Chamber Society offers radiant French fare

October 31, 2009|Rick Schultz

One of the more uplifting stories of 20th century musical composition concerns the genesis of Olivier Messiaen's "Quartet for the End of Time." He composed it while interned in a Nazi prisoner-of-war camp, and the work premiered there in 1941 with Messiaen himself on a battered piano accompanying fellow prisoners.

It was hard not to think of the quartet's origins while listening to the Chamber Music Society of Lincoln Center's radiant account of the piece Thursday in the second half of a program called "French Focus" at the Eli and Edythe Broad Stage in Santa Monica.

The hall, though not especially warm acoustically, was intimate enough to bring close the Chamber Music Society performers: Nicolas Altstaedt, cello; Ani Kavafian, violin; Anne-Marie McDermott, piano; and David Shifrin, clarinet. The ethereal mood set by the group resulted in an absorbing collaboration among the performers and a rapt audience. Messiaen called the eight-movement work -- inspired by apocalyptic imagery in the Revelation of St. John -- "stained-glass-window music." He wanted to create a sonic "theological rainbow," and that's what Kavafian and company conveyed, with a performance of stirring rhythmic and expressive power. They could be intimate and philosophical while also digging into the score's showier sections.

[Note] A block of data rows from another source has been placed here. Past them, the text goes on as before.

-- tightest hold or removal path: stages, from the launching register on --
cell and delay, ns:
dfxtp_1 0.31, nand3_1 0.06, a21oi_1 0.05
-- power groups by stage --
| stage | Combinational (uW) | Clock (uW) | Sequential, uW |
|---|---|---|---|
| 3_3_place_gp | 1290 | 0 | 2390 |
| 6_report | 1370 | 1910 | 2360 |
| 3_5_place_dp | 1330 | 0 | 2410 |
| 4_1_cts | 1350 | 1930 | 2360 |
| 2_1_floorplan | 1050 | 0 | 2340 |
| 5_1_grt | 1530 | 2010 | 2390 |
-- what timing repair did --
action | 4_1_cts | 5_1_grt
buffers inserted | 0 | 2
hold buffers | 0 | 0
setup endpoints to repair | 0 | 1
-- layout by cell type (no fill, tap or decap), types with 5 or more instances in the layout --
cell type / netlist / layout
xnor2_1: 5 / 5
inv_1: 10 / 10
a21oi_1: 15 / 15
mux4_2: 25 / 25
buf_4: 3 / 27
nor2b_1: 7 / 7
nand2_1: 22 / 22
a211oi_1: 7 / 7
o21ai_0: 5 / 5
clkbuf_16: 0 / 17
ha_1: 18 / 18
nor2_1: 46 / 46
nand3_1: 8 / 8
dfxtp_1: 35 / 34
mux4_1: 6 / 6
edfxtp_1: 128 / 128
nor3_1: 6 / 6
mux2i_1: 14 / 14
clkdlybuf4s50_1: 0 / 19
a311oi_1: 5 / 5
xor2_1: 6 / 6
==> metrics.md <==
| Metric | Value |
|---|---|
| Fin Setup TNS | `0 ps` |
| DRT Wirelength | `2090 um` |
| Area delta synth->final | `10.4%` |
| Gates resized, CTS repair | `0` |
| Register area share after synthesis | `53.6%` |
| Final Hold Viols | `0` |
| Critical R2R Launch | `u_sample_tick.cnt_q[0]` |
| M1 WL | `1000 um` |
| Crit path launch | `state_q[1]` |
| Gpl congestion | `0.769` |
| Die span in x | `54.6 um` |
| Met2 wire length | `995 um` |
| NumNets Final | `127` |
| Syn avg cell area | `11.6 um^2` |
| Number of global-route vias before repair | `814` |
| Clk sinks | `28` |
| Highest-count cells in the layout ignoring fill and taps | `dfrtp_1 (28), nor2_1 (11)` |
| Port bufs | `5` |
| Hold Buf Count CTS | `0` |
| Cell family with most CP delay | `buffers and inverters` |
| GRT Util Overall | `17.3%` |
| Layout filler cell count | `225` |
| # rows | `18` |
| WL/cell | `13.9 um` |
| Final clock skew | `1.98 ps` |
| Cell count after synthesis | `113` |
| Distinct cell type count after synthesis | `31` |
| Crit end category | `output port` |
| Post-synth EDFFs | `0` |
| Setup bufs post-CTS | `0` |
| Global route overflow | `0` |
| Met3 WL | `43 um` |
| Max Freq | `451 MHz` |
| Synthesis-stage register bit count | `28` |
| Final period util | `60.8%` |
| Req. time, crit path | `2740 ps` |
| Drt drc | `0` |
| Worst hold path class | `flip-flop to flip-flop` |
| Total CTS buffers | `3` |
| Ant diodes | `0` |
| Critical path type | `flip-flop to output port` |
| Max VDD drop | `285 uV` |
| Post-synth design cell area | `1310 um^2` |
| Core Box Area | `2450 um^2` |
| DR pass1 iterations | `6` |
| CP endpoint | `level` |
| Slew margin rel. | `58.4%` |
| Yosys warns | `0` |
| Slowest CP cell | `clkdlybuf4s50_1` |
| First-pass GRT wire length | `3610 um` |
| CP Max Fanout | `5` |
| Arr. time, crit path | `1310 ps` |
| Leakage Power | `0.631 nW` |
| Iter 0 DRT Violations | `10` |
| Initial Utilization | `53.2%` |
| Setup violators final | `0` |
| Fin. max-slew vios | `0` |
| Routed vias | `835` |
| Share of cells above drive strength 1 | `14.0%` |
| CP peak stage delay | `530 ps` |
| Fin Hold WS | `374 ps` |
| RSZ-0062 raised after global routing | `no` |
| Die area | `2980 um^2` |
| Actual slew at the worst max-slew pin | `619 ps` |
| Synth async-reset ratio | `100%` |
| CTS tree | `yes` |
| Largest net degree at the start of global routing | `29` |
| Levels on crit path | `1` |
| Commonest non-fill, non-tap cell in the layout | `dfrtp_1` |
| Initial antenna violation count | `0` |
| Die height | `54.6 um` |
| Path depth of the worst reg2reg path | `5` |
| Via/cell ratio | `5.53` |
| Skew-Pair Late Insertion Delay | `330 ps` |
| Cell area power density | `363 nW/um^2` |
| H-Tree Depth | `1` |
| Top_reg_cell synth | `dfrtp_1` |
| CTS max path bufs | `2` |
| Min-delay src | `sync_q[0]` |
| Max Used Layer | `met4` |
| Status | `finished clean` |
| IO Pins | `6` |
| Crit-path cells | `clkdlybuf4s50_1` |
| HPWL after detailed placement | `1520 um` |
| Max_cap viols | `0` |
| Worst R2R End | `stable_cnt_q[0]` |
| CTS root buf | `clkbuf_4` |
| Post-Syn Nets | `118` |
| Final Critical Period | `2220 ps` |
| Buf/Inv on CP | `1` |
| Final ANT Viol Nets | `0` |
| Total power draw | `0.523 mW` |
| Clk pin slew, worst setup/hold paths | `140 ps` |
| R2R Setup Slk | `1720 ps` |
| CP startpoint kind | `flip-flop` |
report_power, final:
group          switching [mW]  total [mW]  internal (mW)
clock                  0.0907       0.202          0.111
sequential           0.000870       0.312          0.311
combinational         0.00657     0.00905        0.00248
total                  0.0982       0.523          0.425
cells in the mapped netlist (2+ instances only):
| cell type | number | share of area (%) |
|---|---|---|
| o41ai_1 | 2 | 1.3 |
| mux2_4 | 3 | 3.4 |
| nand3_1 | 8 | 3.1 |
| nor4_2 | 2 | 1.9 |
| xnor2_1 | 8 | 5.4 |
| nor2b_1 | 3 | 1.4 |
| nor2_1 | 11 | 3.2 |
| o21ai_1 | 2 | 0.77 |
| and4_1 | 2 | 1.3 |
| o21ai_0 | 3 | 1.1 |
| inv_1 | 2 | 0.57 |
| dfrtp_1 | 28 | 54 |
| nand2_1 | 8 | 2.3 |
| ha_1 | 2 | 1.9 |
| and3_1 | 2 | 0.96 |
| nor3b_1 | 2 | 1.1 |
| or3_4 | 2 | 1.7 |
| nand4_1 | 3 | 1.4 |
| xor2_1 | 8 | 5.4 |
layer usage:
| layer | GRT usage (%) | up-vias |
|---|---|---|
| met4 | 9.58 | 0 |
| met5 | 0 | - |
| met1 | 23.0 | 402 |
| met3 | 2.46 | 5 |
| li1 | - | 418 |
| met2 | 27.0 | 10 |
==> src/rtl/rca_result_buffer.sv <==
// Result FIFO behind a 4-bit ripple-carry adder; stores sum bits plus Z/N/C/V flags.
// Optional sticky overflow flag: define RESULT_STICKY_OVF_EN.
module rca_result_buffer #(
  parameter int DEPTH = 2
) (
  input  logic clk,
  input  logic rst_n,
  input  logic S0,
  input  logic S1,
  input  logic S2,
  input  logic S3,
  input  logic C3,
  input  logic Cout,
  input  logic in_valid,
  output logic in_ready,
  output logic R0,
  output logic R1,
  output logic R2,
  output logic R3,
  output logic Z,
  output logic N,
  output logic C,
  output logic V,
  output logic out_valid,
  input  logic out_ready
`ifdef RESULT_STICKY_OVF_EN
  ,
  output logic OVF_STICKY,
  input  logic CLR_STICKY
`endif
);

  localparam int AW = $clog2(DEPTH);
  localparam int CW = AW + 1;

  typedef struct packed {
    logic [3:0] r;
    logic       z;
    logic       n;
    logic       c;
    logic       v;
  } entry_t;

  entry_t          mem [DEPTH];
  entry_t          din;
  entry_t          head;
  logic [AW-1:0]   wptr;
  logic [AW-1:0]   rptr;
  logic [CW-1:0]   count;
  logic            push;
  logic            pop;

  assign din.r = {S3, S2, S1, S0};
  assign din.z = ~(S3 | S2 | S1 | S0);
  assign din.n = S3;
  assign din.c = Cout;
  assign din.v = C3 ^ Cout;

  // Ready depends only on stored count, so a pop never frees a slot same-cycle.
  assign in_ready  = (count < CW'(DEPTH));
  assign out_valid = (count != '0);
  assign push      = in_valid & in_ready;
  assign pop       = out_valid & out_ready;

  always_ff @(posedge clk or negedge rst_n) begin
    if (!rst_n) begin
      wptr  <= '0;
      rptr  <= '0;
      count <= '0;
      for (int i = 0; i < DEPTH; i++) begin
        mem[i] <= '0;
      end
    end else begin
      if (push) begin
        mem[wptr] <= din;
        wptr      <= wptr + 1'b1;
      end
      if (pop) begin
        rptr <= rptr + 1'b1;
      end
      unique case (1'b1)
        push && !pop: count <= count + 1'b1;
        pop && !push: count <= count - 1'b1;
        default:      count <= count;
      endcase
    end
  end

  assign head = out_valid ? mem[rptr] : '0;

  assign R0 = head.r[0];
  assign R1 = head.r[1];
  assign R2 = head.r[2];
  assign R3 = head.r[3];
  assign Z  = head.z;
  assign N  = head.n;
  assign C  = head.c;
  assign V  = head.v;

`ifdef RESULT_STICKY_OVF_EN
  always_ff @(posedge clk or negedge rst_n) begin
    if (!rst_n) begin
      OVF_STICKY <= 1'b0;
    end else if (push && din.v) begin
      OVF_STICKY <= 1'b1;
    end else if (CLR_STICKY) begin
      OVF_STICKY <= 1'b0;
    end
  end
`endif

endmodule

==> config.mk <==
export PLATFORM = sky130hd
export DESIGN_NAME = rca_result_buffer
export DESIGN_NICKNAME = d
export VERILOG_FILES = /design/src/rtl/rca_result_buffer.sv
export SDC_FILE = /design/constraint.sdc
export NUM_CORES = 1
export LEC_CHECK = 0
export ABC_AREA = 1
export BUFFER_PORTS_ARGS = -buffer_cell sky130_fd_sc_hd__clkbuf_2
export CAP_MARGIN = 25
export CORE_MARGIN = 4
export CORE_UTILIZATION = 47
export DETAILED_ROUTE_END_ITERATION = 8
export PLACE_DENSITY = 0.73
export SYNTH_ARGS = -nofsm -noshare
export SYNTH_HDL_FRONTEND = slang
export SYNTH_SLANG_ARGS = --single-unit
==> constraint.sdc <==
create_clock -name clk -period 1.4 [get_ports clk]
set_input_delay 0.07 -clock clk [delete_from_list [all_inputs] [get_ports clk]]
set_output_delay 0.07 -clock clk [all_outputs]
set_load 0.02 [all_outputs]
==> results.md, run 1 <==
- Detail Placement HPWL: 1.25 mm
- Lkg Pwr: 0.000601 uW
- Hold_ws: 0.0506 ns
- Iter 0 DRT Violations: 18
- Reported max-cap violation count: 0
- Num CTS Buffers: 3
- Overall Global Routing Usage: 14.2%
- DP Worst Slack: 0.118 ns
- Outcome: complete, no violations
- Post-Synth XOR/XNOR Area: 0.919%
- Post-synth EDFFs: 0
- Largest family of logic cells by synthesized area: simple AND/OR/NAND/NOR gates
- Max Fclk: 0.754 GHz
- Post-route minimum period: 1.33 ns
- Pwr Density: 2280 nW/um2
- R2R Setup Slk: 0.11 ns
- First-pass GRT wire length: 2.86 mm
- Post-Synthesis Cells: 113
- VDD IR-drop max: 1.15 mV
- Reg clk slew, reported paths: 0.10 ns
- Share of cells above drive strength 1: 38.2%
- Clock sink total: 18
- Async SR Flop Fraction: 100%
- CTS tree: built
- Initial antenna violation count: 0
- Core region area: 1940 um2
- Clk Latency, worst-skew pair: 0.28 ns
- Crit-path max FO: 9
- CP endpoint kind: output pin
- Adder-Cell Fraction of Synth Area: 1.31%
- Non-Filler Instances: 163
- Per-cell routed wire length: 11.1 um
- Register bit total from synthesis: 18
- IO Pins: 20
- Largest net degree at the start of global routing: 19
- Avg Inst Size Synth: 8.44 um2
- Post-DR vias/cell: 4.64
- Area growth syn-to-layout: 18.1%
- CTS H-Tree Depth: 1
- Least-Margin Pin Slew: 0.440 ns
- Slew Viols, Final: 0
- Port bufs: 19
- Max incr delay on CP: 0.42 ns
- Crit path cell chain: nor2_2, buf_4, a21oi_1, buf_2
- Setup-failing EPs final: 0
- CTS Buffer Depth: 2
- Worst Hold Class: in -> reg
- Number of remaining DRC errors: 0
- Mapped Area: 953 um2
- Period utilization: 94.7%
- Number of global-route vias before repair: 662
- # rows: 16
- Setup WS post-layout: 0.0736 ns
- Skew final: 0.00239 ns
- Synth Area in Compound Gates: 14.8%
- Mux cell area share after synthesis: 0%
- Drt total wl: 1.81 mm
- Arr. time, crit path: 1.26 ns
- Die H: 53.0 um
- Die width: 53.0 um
- Clock root buffer: clkbuf_4
- Total number of vias: 756
- Die area: 2810 um2
- RSZ-0062 raised after global routing: true
- Final hold violations: 0
- Fill cells: 200
- Slowest CP cell: dfrtp_1
- Leading cell type in the layout, fill and taps excluded: nand2_1
- DR pass1 iterations: 5
- Synth Area in Simple Gates: 25.7%
- Post-Place Cells: 158
- Final ANT Viol Nets: 0
- Library cells used by synthesis: 19
- Critical Path RT: 1.33 ns
- Ant diodes: 0
- Syn Nets: 124
- Total gr overflow: 0
- Commonest non-fill, non-tap cells in the layout: 40 x nand2_1, 17 x dfrtp_1, 13 x clkbuf_2
- Sequential share of the synthesized area: 47.2%
- Slew HR: 70.6%
- Crit path kind: reg -> out
- Yosys warns: 0
- CP Launch Type: register
- Nets: 149
- Placer Congestion: 0.709
- Synth Flop Type: dfrtp_1
- Starting Density: 49.1%
==> stage by stage <==
stage | TNS [ns] | utilization [%] | cell area (um2) | total power (uW)
floorplan | 0 | - | 953 | 1910
global placement | 0 | 55.1 | 1070 | 2220
detailed placement | 0 | 55.1 | 1070 | 2260
CTS | 0 | 56.8 | 1100 | 2510
global route | -0.0117 | 58.0 | 1130 | 2790
finish | 0 | 58.0 | 1130 | 2560
==> cells by family after synthesis <==
kind of cell,count (synthesis)
AND/OR/NAND/NOR,53
XOR/XNOR,1
buffers and inverters,20
adder cells (fa/ha/maj),1
flip-flops,18
AO/OA/AOI/OAI,20
==> flip-flops by register name, indices dropped and copies added (netlist names) <==
register,flops
count,2
rptr,1
mem,14
wptr,1
==> synth_stat cells, types with 2 or more instances <==
cell type / number / area, um2
a21oi_1: 7 / 35.0
buf_6: 2 / 22.5
dfrtp_1: 18 / 450
inv_1: 14 / 52.6
inv_2: 2 / 7.51
nand2_1: 40 / 150
nand2_2: 5 / 31.3
nand3_4: 2 / 35.0
nor2_1: 3 / 11.3
o21ai_2: 11 / 96.3
==> worst max-delay path: cells and delay by family, from the launching register on <==
kind / cells / cell delay (ns)
AO/OA/AOI/OAI: 1 / 0.14
buffers and inverters: 2 / 0.36
flip-flops: 1 / 0.42
AND/OR/NAND/NOR: 1 / 0.05
==> repair_timing <==
item	CTS	global route
gates resized for setup	1	13
hold buffers	1	0
setup buffers	0	1
setup endpoints to repair	3	9
hold endpoints to repair	18	0
pin swaps	0	2
==> area by class of cell <==
cell class	count	area [um2]	area share [%]
clock buffers	3	22.5	2.00
inverters	16	60.1	5.33
multi-input cells	75	415	36.9
flip-flops and latches	18	452	40.1
well taps	27	33.8	3.00
repair buffers	24	143	12.7
==> report_power, final <==
part | internal (uW) | total, uW | leakage [uW] | switching (uW)
combinational | 541 | 1410 | 0.000363 | 867
clock | 99.9 | 249 | 0.0000138 | 149
sequential | 756 | 907 | 0.000225 | 151
==> metal layers <==
metal	routed length (um)	track usage, %
met1	871	20.2
met2	831	20.7
met3	82	2.54
met4	21	6.38
met5	0	0
==> final timing paths <==
path | start | to | cells after the start
worst max-delay path | count[1]$_DFFE_PN0P_ | R3 | 4
worst min-delay path | S0 | mem[4]$_DFFE_PN0P_ | 3
worst max register to register | count[1]$_DFFE_PN0P_ | count[1]$_DFFE_PN0P_ | 7
worst min register to register | mem[12]$_DFFE_PN0P_ | mem[12]$_DFFE_PN0P_ | 2
max in group asynchronous | rst_n | count[0]$_DFFE_PN0P_ | 2
min in group asynchronous | rst_n | mem[7]$_DFFE_PN0P_ | 2
No activity file was read; power rests on OpenSTA's default activity.
==> run 2: changes to the inputs <==
--- a/config.mk
+++ b/config.mk
@@ -11,6 +11,7 @@
 export CORE_MARGIN = 4
 export CORE_UTILIZATION = 47
 export DETAILED_ROUTE_END_ITERATION = 8
+export HOLD_SLACK_MARGIN = 0.1
 export PLACE_DENSITY = 0.73
 export SYNTH_ARGS = -nofsm -noshare
 export SYNTH_HDL_FRONTEND = slang
==> run 2 against run 1 <==
  * Setup slack worse by 0.0067 ns
  * Hold slack better by 0.062 ns
  * First-iteration DRC count up 5.6%
  * Wire length up 1.6%
  * Final area up 5.3%
  * Register-to-register slack about the same
  * Flip-flop and latch count unchanged
  * Critical endpoint unchanged
==> results.md, run 2 (synthesis results as in run 1) <==
- Placer Congestion: 0.709 (unchanged)
- Crit-path max FO: 9 (unchanged)
- Detail Placement HPWL: 1.25 mm (unchanged)
- Commonest non-fill, non-tap cells in the layout: 40 x nand2_1, 17 x dfrtp_1, 13 x clkbuf_2
- Hold path cells: 5 (+2)
- Area growth syn-to-layout: 24.4%
- Initial antenna violation count: 0 (unchanged)
- Switching Share: 45.6% (+0.070 points)
- Drt total wl: 1.83 mm (+1.6%)
- Crit path kind: reg -> out
- Post-route minimum period: 1.33 ns (+0.00670 ns)
- CTS Buffer Depth: 2 (unchanged)
- Iter 0 DRT Violations: 19 (+1)
- Register area: 452 um2 (unchanged)
- IO Pins: 20 (unchanged)
- Net Switching: 1180 uW (+1.1%)
- Hold path startpoint: C3
- Pint: 1410 uW (+0.80%)
- Port bufs: 19 (unchanged)
- Least-Margin Pin Slew: 0.433 ns (-0.00732 ns)
- Max reg flops: 14 (unchanged)
- # rows: 16 (unchanged)
- Fill cells: 190 (-5.0%)
- First-pass GRT wire length: 3.06 mm (+7.2%)
- Total gr overflow: 0 (unchanged)
- Die H: 53.0 um (unchanged)
- Setup-failing EPs final: 0 (unchanged)
- Combinational share of power: 55.1% (+0.2 points)
- Final ANT Viol Nets: 0 (unchanged)
- Lkg Pwr: 0.000626 uW (+4.2%)
- Clock sink total: 18 (unchanged)
- Clock network power share: 9.8% (about the same)
- Total number of vias: 787 (+4.1%)
- Number of global-route vias before repair: 720 (+8.8%)
- RR Startpoint: count[0]$_DFFE_PN0P_
- Per-cell routed wire length: 10.8 um (-2.1%)
- DR pass1 iterations: 4 (-1)
- Skew final: 0.00280 ns (+0.000408 ns)
- RSZ-0062 raised after global routing: true
- VDD IR-drop max: 1.21 mV (+5.9%)
- Outcome: complete, no violations
- Overall Global Routing Usage: 15.1% (+0.90 points)
- Regs by FF count: mem x14, count x2
- Critical Path RT: 1.33 ns (about the same)
- Slew Viols, Final: 0 (unchanged)
- Die width: 53.0 um (unchanged)
- Ant diodes: 0 (unchanged)
- Number of remaining DRC errors: 0 (unchanged)
- Arr. time, crit path: 1.26 ns (about the same)
- Final hold violations: 0 (unchanged)
- Critical Path Start: count[1]$_DFFE_PN0P_
- Max Fclk: 0.750 GHz (-0.50%)
- Post-DR vias/cell: 4.66 (+0.40%)
- Pwr Density: 2180 nW/um2 (-4.2%)
- Reported max-cap violation count: 0 (unchanged)
- Clock root buffer: clkbuf_4
- Die area: 2810 um2 (unchanged)
- Worst Hold Class: in -> reg
- Worst-case reg-to-reg path depth: 7 (unchanged)
- Core region area: 1940 um2 (unchanged)
- Post-Place Cells: 158 (unchanged)
- Num CTS Buffers: 3 (unchanged)
- Multi-input gate area: 415 um2 (unchanged)
- CTS H-Tree Depth: 1 (unchanged)
- Largest net degree at the start of global routing: 19 (unchanged)
- Slew HR: 71.1% (+0.49 points)
- Reg clk slew, reported paths: 0.09 ns (about the same)
- Period utilization: 95.2% (+0.48 points)
- Share of cells above drive strength 1: 36.6% (-1.6 points)
- Leading cell type in the layout, fill and taps excluded: nand2_1
- CP endpoint kind: output pin
- Sequential Power Share: 35.2% (-0.2 points)
- Register with the most flip-flops: mem
- Starting Density: 49.1% (unchanged)
- CP Launch Type: register
- Clk Latency, worst-skew pair: 0.29 ns (about the same)
- Non-Filler Instances: 169 (+3.7%)
- CTS tree: built
- Nets: 155 (+4.0%)
- Tot Pwr: 2590 uW (+0.93%)
[run 2: cell types whose count changed in the layout (fill, tap and decap cells not counted)]
cell	before	now
dlygate4sd3_1	1	7
[run 2: through the flow]
step	hold WS (ns)	util, %	setup WS [ns]	cell area [um2]	TNS, ns
global placement	0.0353	55.1	0.189	1070	0
finish	0.113	61.1	0.0669	1190	0
detailed placement	0.0379	55.1	0.118	1070	0
floorplan	-0.226	-	0.0150	953	0
CTS	0.118	59.9	0.0328	1160	0
global route	0.128	61.1	-0.0109	1190	-0.0117
[run 2: metal layers]
layer / vias up / part of all wire [%] / global-route usage (%)
met4: 0 / 2.4 / 7.66
met1: 346 / 48 / 20.2
met3: 9 / 4.6 / 2.82
met2: 23 / 45 / 22.9
li1: 409 / - / -
met5: - / 0 / 0
[run 2: repair_timing]
item                       CTS  global route
setup buffers                0             1
gates resized for setup      1            13
pin swaps                    0             2
hold endpoints to repair    31             0
hold buffers                 7             0
setup endpoints to repair    3             9
[run 2: worst max-delay path, cell delays in order (launching register included)]
cell,delay (ns)
dfrtp_1,0.42
nor2_2,0.06
buf_4,0.17
a21oi_1,0.14
buf_2,0.19
[run 2: final timing paths]
kind / endpoint / slack, ns
max reg2reg: count[1]$_DFFE_PN0P_ / 0.10
min: mem[0]$_DFFE_PN0P_ / 0.11
min reg2reg: mem[12]$_DFFE_PN0P_ / 0.49
min in group asynchronous: mem[7]$_DFFE_PN0P_ / 0.24
max in group asynchronous: count[0]$_DFFE_PN0P_ / 0.83
max: R3 / 0.07
[run 2: cell type report]
cell class                 instances  share of cell area (%)
clock buffer                       3                    1.90
inverter                          16                    5.06
multi-input combinational         75                    35.0
sequential                        18                    38.1
tap                               27                    2.85
timing repair buffer              30                    17.1
[run 2: power by group through the flow]
stage | Combinational (uW) | Clock, uW | Sequential [uW]
floorplan | 1020 | 0 | 888
global placement | 1310 | 0 | 909
detailed placement | 1330 | 0 | 922
CTS | 1350 | 254 | 914
global route | 1590 | 285 | 939
finish | 1430 | 253 | 910
--- config.mk ---
export PLATFORM = sky130hd
export DESIGN_NAME = matbi_cmd_burst_gen
export DESIGN_NICKNAME = d
export VERILOG_FILES = /design/src/rtl/matbi_cmd_burst_gen.sv
export SDC_FILE = /design/constraint.sdc
export NUM_CORES = 1
export LEC_CHECK = 0
export ABC_AREA = 0
export CORE_MARGIN = 3
export CORE_UTILIZATION = 50
export CTS_CLUSTER_SIZE = 30
export DETAILED_ROUTE_END_ITERATION = 7
export PLACE_DENSITY_LB_ADDON = 0.25
export REMOVE_ABC_BUFFERS = 1
export SYNTH_ARGS = -nofsm -noshare
export SYNTH_HDL_FRONTEND = slang
export SYNTH_SLANG_ARGS = --single-unit
--- constraint.sdc ---
create_clock -name clk -period 2.8 [get_ports clk]
set_clock_uncertainty 0.05 [all_clocks]
set_input_delay 0.42 -clock clk [delete_from_list [all_inputs] [get_ports clk]]
set_output_delay 0.42 -clock clk [all_outputs]
set_load 0.005 [all_outputs]
--- src/rtl/alu_cmd_sequencer_if.sv ---
// Command handshake and ALU operand/result bus between a command source,
// the sequencer, and the 4-bit combinational ALU.
interface alu_cmd_sequencer_if;
  logic       cmd_valid;
  logic       cmd_ready;
  logic [2:0] cmd_code;
  logic [3:0] cmd_data;
  logic [2:0] alu_op;
  logic [3:0] alu_a;
  logic [3:0] alu_b;
  logic [3:0] alu_result;
  logic       alu_zero;
  logic       alu_carry;

  // Master is the environment: it issues commands and plays the ALU.
  modport master (
    output cmd_valid, cmd_code, cmd_data, alu_result, alu_zero, alu_carry,
    input  cmd_ready, alu_op, alu_a, alu_b
  );

  modport slave (
    input  cmd_valid, cmd_code, cmd_data, alu_result, alu_zero, alu_carry,
    output cmd_ready, alu_op, alu_a, alu_b
  );
endinterface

Tight ensemble playing made for a gripping account of the metrically intricate "Dance of Fury, for the Seven Trumpets." And Shifrin's lovely solo in "Abyss of the Birds" became alternately sad and jubilant.

The concert began with another wartime score, this time from World War I, Debussy's Sonata for Violin and Piano. McDermott kept the piano lid up, occasionally threatening to overwhelm Kavafian, but the more vehement passages came off well.

Next, Shifrin and the resourceful McDermott returned with a Debussy rarity: the First Rhapsody for Clarinet and Piano. At times, the clarinetist's sound pierced rather than shimmered, but this was a technically solid and expressive account.

Ravel's Sonata for Violin and Cello, which closed the concert's first half, received a dazzling performance. Kavafian's and Altstaedt's playing in the exciting Hungarian-style finale sustained the music's tension while never losing the harmonic individuality of their respective instruments.